Юноша молча стоит у стены. Потом, поклонившись праху усопшего, оставляет колумбарий и сливается с молчаливым людским потоком.
Повесть о князе Кугушеве, беспартийном большевике
На широких просторах Уфимской губернии, своими нагорьями прильнувшей к Уралу, в давние царские времена раскинулись угодья князя Александра Иовича Кугушева.
Предки Кугушева еще со времен царя Алексея Михайловича гнездились в Тамбовской губернии и происходили от знатного татарского рода. С веками род обрусел, и Александр Иович считался русским князем. Он принимал участие в Севастопольской обороне, был там ранен, вместе с генералом Скобелевым совершил поход в Коканд, завоевывал Хивинское ханство и Бухару. Вернувшись в родные места, женился на богатой невесте Шахуриной, тоже татарского происхождения, получив в приданое золотые прииски на Урале.
В конце прошлого века Александра Иовича потянуло с Тамбовщины на Урал. Земля в Приуралье тогда была мало обжита. Чтобы приобрести землю, дорого платить не приходилось: поставь «миру» ведро водки и бери, сколько хочешь. Так что князь Кугушев за здорово живешь стал одним из крупнейших землевладельцев. В этой семье в первые дни 1863 года и родился Вячеслав.
Вячеслав Кугушев прожил долгую жизнь. Он был уже подростком, когда русские солдаты на Шипке и под Плевной добывали свободу болгарам. И дожил до того счастливого дня, когда немецко-фашистские захватчики были изгнаны почти со всей советской земли. В августовский день 1944 года родные и друзья проводили Вячеслава Александровича Кугушева в последний путь на Новодевичье кладбище в Москве.
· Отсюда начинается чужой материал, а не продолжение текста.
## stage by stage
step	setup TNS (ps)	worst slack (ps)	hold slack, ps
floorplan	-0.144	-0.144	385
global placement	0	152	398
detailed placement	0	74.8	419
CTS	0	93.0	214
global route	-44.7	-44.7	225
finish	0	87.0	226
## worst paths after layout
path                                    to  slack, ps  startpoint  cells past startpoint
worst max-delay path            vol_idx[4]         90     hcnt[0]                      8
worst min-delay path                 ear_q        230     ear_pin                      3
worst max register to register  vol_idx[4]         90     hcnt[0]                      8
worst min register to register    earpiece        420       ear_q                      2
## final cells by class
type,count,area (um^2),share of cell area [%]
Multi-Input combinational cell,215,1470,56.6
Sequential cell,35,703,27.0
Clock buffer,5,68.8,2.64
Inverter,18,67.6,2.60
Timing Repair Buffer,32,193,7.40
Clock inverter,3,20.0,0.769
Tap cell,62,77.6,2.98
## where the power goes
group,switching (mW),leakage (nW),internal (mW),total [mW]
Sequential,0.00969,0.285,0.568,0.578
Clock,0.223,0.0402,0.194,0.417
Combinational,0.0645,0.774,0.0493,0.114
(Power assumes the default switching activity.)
==> src/rtl/rmseg_pkg.sv <==
package rmseg_pkg;

  localparam int SEL_W   = 16;
  localparam int SHIFT   = 4;
  localparam int ATTR_A  = 8;
  localparam int ATTR_W_ = 9;
  localparam int ATTR_S  = 12;
  localparam int ATTR_DL = 13;
  localparam int ATTR_P  = 15;

  typedef struct packed {
    logic             valid;
    logic             vm;
    logic [SEL_W-1:0] sel;
  } seg_entry_t;

  function automatic logic [31:0] make_attr(input logic vm);
    logic [31:0] a;
    a = '0;
    a[ATTR_P]  = 1'b1;
    a[ATTR_S]  = 1'b1;
    a[ATTR_W_] = 1'b1;
    a[ATTR_A]  = 1'b1;
    a[ATTR_DL+1:ATTR_DL] = vm ? 2'b11 : 2'b00;
    return a;
  endfunction

endpackage

==> src/rtl/rmseg_decode.sv <==
module rmseg_decode #(
  parameter int NUM_SEG  = 6,
  parameter int IDX_W    = 3,
  parameter int SEL_IN_W = 32
) (
  input  logic                       wr_en,
  input  logic [IDX_W-1:0]           wr_idx,
  input  logic [SEL_IN_W-1:0]        wr_sel,
  input  logic                       prot_en,
  input  logic                       v86,
  output logic                       fast_we,
  output logic                       fwd_we,
  output logic [rmseg_pkg::SEL_W-1:0] sel_trunc
);
  logic idx_ok;
  logic fast_mode;

  always_comb begin
    idx_ok    = (int'(wr_idx) < NUM_SEG);
    fast_mode = !prot_en || v86;
    fast_we   = wr_en && idx_ok && fast_mode;
    fwd_we    = wr_en && idx_ok && !fast_mode;
    sel_trunc = wr_sel[rmseg_pkg::SEL_W-1:0];
  end

endmodule

==> src/rtl/rmseg_store.sv <==
module rmseg_store #(
  parameter int NUM_SEG = 6,
  parameter int IDX_W   = 3
) (
  input  logic                        clk,
  input  logic                        rst,
  input  logic                        fast_we,
  input  logic [IDX_W-1:0]            wr_idx,
  input  logic [rmseg_pkg::SEL_W-1:0] wr_sel,
  input  logic                        wr_vm,
  output rmseg_pkg::seg_entry_t       entries [NUM_SEG]
);
  import rmseg_pkg::*;

  for (genvar i = 0; i < NUM_SEG; i++) begin : g_ent
    logic hit;
    assign hit = fast_we && (wr_idx == IDX_W'(i));

    always_ff @(posedge clk) begin
      if (rst) begin
        entries[i] <= '0;
      end else if (hit) begin
        entries[i].valid <= 1'b1;
        entries[i].vm    <= wr_vm;
        entries[i].sel   <= wr_sel;
      end
    end

    assert_keep_R9: assert property (@(posedge clk) disable iff (rst)
      !(fast_we && wr_idx == IDX_W'(i)) |=> $stable(entries[i]));

    assert_load_R2: assert property (@(posedge clk) disable iff (rst)
      (fast_we && wr_idx == IDX_W'(i)) |=> (entries[i].valid && entries[i].sel == $past(wr_sel)));
  end

endmodule

==> src/rtl/rmseg_view.sv <==
module rmseg_view #(
  parameter int NUM_SEG = 6,
  parameter int IDX_W   = 3,
  parameter int BASE_W  = 32,
  parameter int LIM_W   = 32,
  parameter int ATTR_W  = 32
) (
  input  logic                        clk,
  input  logic                        rst,
  input  logic [IDX_W-1:0]            rd_idx,
  input  rmseg_pkg::seg_entry_t       entries [NUM_SEG],
  output logic [rmseg_pkg::SEL_W-1:0] rd_sel,
  output logic [BASE_W-1:0]           rd_base,
  output logic [LIM_W-1:0]            rd_limit,
  output logic [ATTR_W-1:0]           rd_attr
);
  import rmseg_pkg::*;

  localparam logic [LIM_W-1:0] RM_LIMIT = LIM_W'((64'd1 << SEL_W) - 64'd1);

  seg_entry_t pick;
  logic [31:0] attr_full;

  always_comb begin
    pick = '0;
    for (int i = 0; i < NUM_SEG; i++) begin
      if (rd_idx == IDX_W'(i)) pick = entries[i];
    end
    attr_full = make_attr(pick.vm);
  end

  always_ff @(posedge clk) begin
    if (rst || !pick.valid) begin
      rd_sel   <= '0;
      rd_base  <= '0;
      rd_limit <= '0;
      rd_attr  <= '0;
    end else begin
      rd_sel   <= pick.sel;
      rd_base  <= BASE_W'(pick.sel) << SHIFT;
      rd_limit <= RM_LIMIT;
      rd_attr  <= ATTR_W'(attr_full);
    end
  end

  assert_limit_R5: assert property (@(posedge clk) disable iff (rst)
    rd_attr[ATTR_P] |-> (rd_limit == RM_LIMIT));

  assert_base_R4: assert property (@(posedge clk) disable iff (rst)
    rd_attr[ATTR_P] |-> (rd_base == (BASE_W'(rd_sel) << SHIFT)));

  assert_empty_R12: assert property (@(posedge clk) disable iff (rst)
    !rd_attr[ATTR_P] |-> (rd_sel == '0 && rd_base == '0 && rd_limit == '0));

endmodule
<file path="src/rtl/audio_timebase_pkg.sv">
package audio_timebase_pkg;

  typedef enum logic {
    RATE_256 = 1'b0,
    RATE_384 = 1'b1
  } rate_e;

  typedef enum logic [1:0] {
    PH_KEEP0 = 2'd0,
    PH_KEEP1 = 2'd1,
    PH_DROP  = 2'd2
  } swallow_ph_e;

endpackage

</file>
<file path="src/rtl/audio_timebase_rate_gate.sv">
module audio_timebase_rate_gate
  import audio_timebase_pkg::*;
(
  input  logic clk_i,
  input  logic rst_ni,
  input  logic run_i,
  input  logic sel_i,
  output logic tick_o
);

  swallow_ph_e ph_q;
  rate_e       rate;

  assign rate = rate_e'(sel_i);

  always_ff @(posedge clk_i or negedge rst_ni) begin
    if (!rst_ni) begin
      ph_q <= PH_KEEP0;
    end else if (run_i) begin
      if (rate == RATE_384) begin
        case (ph_q)
          PH_KEEP0: ph_q <= PH_KEEP1;
          PH_KEEP1: ph_q <= PH_DROP;
          default:  ph_q <= PH_KEEP0;
        endcase
      end else begin
        ph_q <= PH_KEEP0;
      end
    end
  end

  assign tick_o = run_i & ((rate == RATE_256) | (ph_q != PH_DROP));

endmodule

</file>
<file path="src/rtl/audio_timebase_edge_sync.sv">
module audio_timebase_edge_sync #(
  parameter int STAGES = 2
) (
  input  logic clk_i,
  input  logic rst_ni,
  input  logic run_i,
  input  logic async_i,
  output logic rise_o
);

  logic [STAGES:0] sh_q;

  for (genvar g = 0; g <= STAGES; g++) begin : g_stage
    logic d;
    if (g == 0) begin : g_first
      assign d = async_i;
    end else begin : g_next
      assign d = sh_q[g-1];
    end
    always_ff @(posedge clk_i or negedge rst_ni) begin
      if (!rst_ni)    sh_q[g] <= 1'b0;
      else if (run_i) sh_q[g] <= d;
    end
  end

  assign rise_o = sh_q[STAGES-1] & ~sh_q[STAGES];

endmodule

</file>
<file path="src/rtl/audio_timebase_phase_track.sv">
module audio_timebase_phase_track #(
  parameter int CNT_W       = 8,
  parameter int ALIGN_OFS   = 2,
  parameter int LOCK_FRAMES = 2
) (
  input  logic             clk_i,
  input  logic             rst_ni,
  input  logic             run_i,
  input  logic             tick_i,
  input  logic             rise_i,
  output logic [CNT_W-1:0] slot_o,
  output logic             resync_o,
  output logic             locked_o
);

  localparam int              LK_W   = $clog2(LOCK_FRAMES + 1);
  localparam logic [CNT_W-1:0] OFS    = CNT_W'(ALIGN_OFS);
  localparam logic [CNT_W-1:0] RELOAD = CNT_W'(ALIGN_OFS + 1);
  localparam logic [LK_W-1:0]  GOOD_MAX = LK_W'(LOCK_FRAMES);

  logic [CNT_W-1:0] cnt_q, cnt_d;
  logic [LK_W-1:0]  good_q, good_d;
  logic             pend_q, pend_d;
  logic             res_q, res_d;
  logic             ev, at_ofs;

  assign ev     = rise_i | pend_q;
  assign at_ofs = (cnt_q == OFS);

  always_comb begin
    cnt_d  = cnt_q;
    good_d = good_q;
    pend_d = pend_q;
    res_d  = 1'b0;
    if (tick_i) begin
      pend_d = 1'b0;
      if (ev) begin
        if (at_ofs) begin
          cnt_d = cnt_q + 1'b1;
          if (good_q != GOOD_MAX) good_d = good_q + 1'b1;
        end else begin
          cnt_d  = RELOAD;
          good_d = '0;
          res_d  = 1'b1;
        end
      end else begin
        cnt_d = cnt_q + 1'b1;
        if (at_ofs) good_d = '0;
      end
    end else if (rise_i) begin
      pend_d = 1'b1;
    end
  end

  always_ff @(posedge clk_i or negedge rst_ni) begin
    if (!rst_ni) begin
      cnt_q  <= '0;
      good_q <= '0;
      pend_q <= 1'b0;
      res_q  <= 1'b0;
    end else if (run_i) begin
      cnt_q  <= cnt_d;
      good_q <= good_d;
      pend_q <= pend_d;
      res_q  <= res_d;
    end
  end

  assign slot_o   = cnt_q;
  assign resync_o = res_q & run_i;
  assign locked_o = (good_q == GOOD_MAX);

endmodule

</file>
<file path="src/rtl/audio_timebase.sv">
module audio_timebase #(
  parameter int CNT_W       = 8,
  parameter int SYNC_STAGES = 2,
  parameter int ALIGN_OFS   = 2,
  parameter int LOCK_FRAMES = 2
) (
  input  logic             clk_i,
  input  logic             rst_ni,
  input  logic             pwdn_ni,
  input  logic             rate_sel_i,
  input  logic             lrck_i,
  output logic             tick_o,
  output logic [CNT_W-1:0] slot_o,
  output logic             resync_o,
  output logic             locked_o
);

  logic tick;
  logic rise;

  audio_timebase_rate_gate u_gate (
    .clk_i  (clk_i),
    .rst_ni (rst_ni),
    .run_i  (pwdn_ni),
    .sel_i  (rate_sel_i),
    .tick_o (tick)
  );

  audio_timebase_edge_sync #(.STAGES(SYNC_STAGES)) u_sync (
    .clk_i   (clk_i),
    .rst_ni  (rst_ni),
    .run_i   (pwdn_ni),
    .async_i (lrck_i),
    .rise_o  (rise)
  );

  audio_timebase_phase_track #(
    .CNT_W       (CNT_W),
    .ALIGN_OFS   (ALIGN_OFS),
    .LOCK_FRAMES (LOCK_FRAMES)
  ) u_track (
    .clk_i    (clk_i),
    .rst_ni   (rst_ni),
    .run_i    (pwdn_ni),
    .tick_i   (tick),
    .rise_i   (rise),
    .slot_o   (slot_o),
    .resync_o (resync_o),
    .locked_o (locked_o)
  );

  assign tick_o = tick;

endmodule

</file>
## config.mk

```make
export PLATFORM = sky130hd
export DESIGN_NAME = audio_tx_fifo
export DESIGN_NICKNAME = d
export VERILOG_FILES = /design/src/rtl/audio_tx_pkg.sv /design/src/rtl/audio_tx_ctrl.sv /design/src/rtl/audio_tx_datapath.sv /design/src/rtl/audio_tx_fifo.sv
export SDC_FILE = /design/constraint.sdc
export NUM_CORES = 1
export LEC_CHECK = 0
export ABC_AREA = 0
export BUFFER_PORTS_ARGS = -buffer_cell sky130_fd_sc_hd__buf_4
export CORE_ASPECT_RATIO = 0.9
export CORE_MARGIN = 5
export CORE_UTILIZATION = 60
export DETAILED_ROUTE_END_ITERATION = 8
export PLACE_DENSITY = 0.84
export SYNTH_ARGS = -nofsm -noshare
export SYNTH_HDL_FRONTEND = slang
export SYNTH_HIERARCHICAL = 1
export SYNTH_SLANG_ARGS = --single-unit
export TNS_END_PERCENT = 10
```

## constraint.sdc

```tcl
create_clock -name clk -period 3.2 [get_ports clk]
set_input_delay 0.8 -clock clk [delete_from_list [all_inputs] [get_ports clk]]
set_output_delay 0.8 -clock clk [all_outputs]
set_load 0.01 [all_outputs]
```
В конце 30-х годов нашего века по просьбе некоторых учреждений Кугушев написал свою автобиографию. Ее, как и множество других документов, сохранила жена и друг Вячеслава Александровича Анна Дмитриевна Цюрупа-Кугушева, родная сестра Александра Дмитриевича Цюрупы. Вспоминая свое детство и отрочество, Кугушев писал: «Мать умерла через неделю после родов. Отец отсутствовал, отдаваясь целиком стяжательству. Я, старший брат и сестра росли одиноко среди чужих, наемных, часто меняющихся людей.
В период пробуждения сознательности основной установкой реакционно настроенного отца было оградить детей от передовых течений общественной мысли.
Из 4-го класса Уфимской классической гимназии отец отвез меня и брата в Питер, в Первую военную гимназию, где, как он полагал, мы лучше будем ограждены от «превратных мыслей».
Четырехлетнее учение в военной гимназии явилось просветом: военные гимназии, особенно столичные, в то время хорошо были обставлены педагогическими силами.
Разгар крепостнической борьбы, выстрелы Засулич, убийство Мезенцова, взрыв в Зимнем дворце и другие акты террора будили юную мысль и заставляли искать ответов на «проклятые вопросы».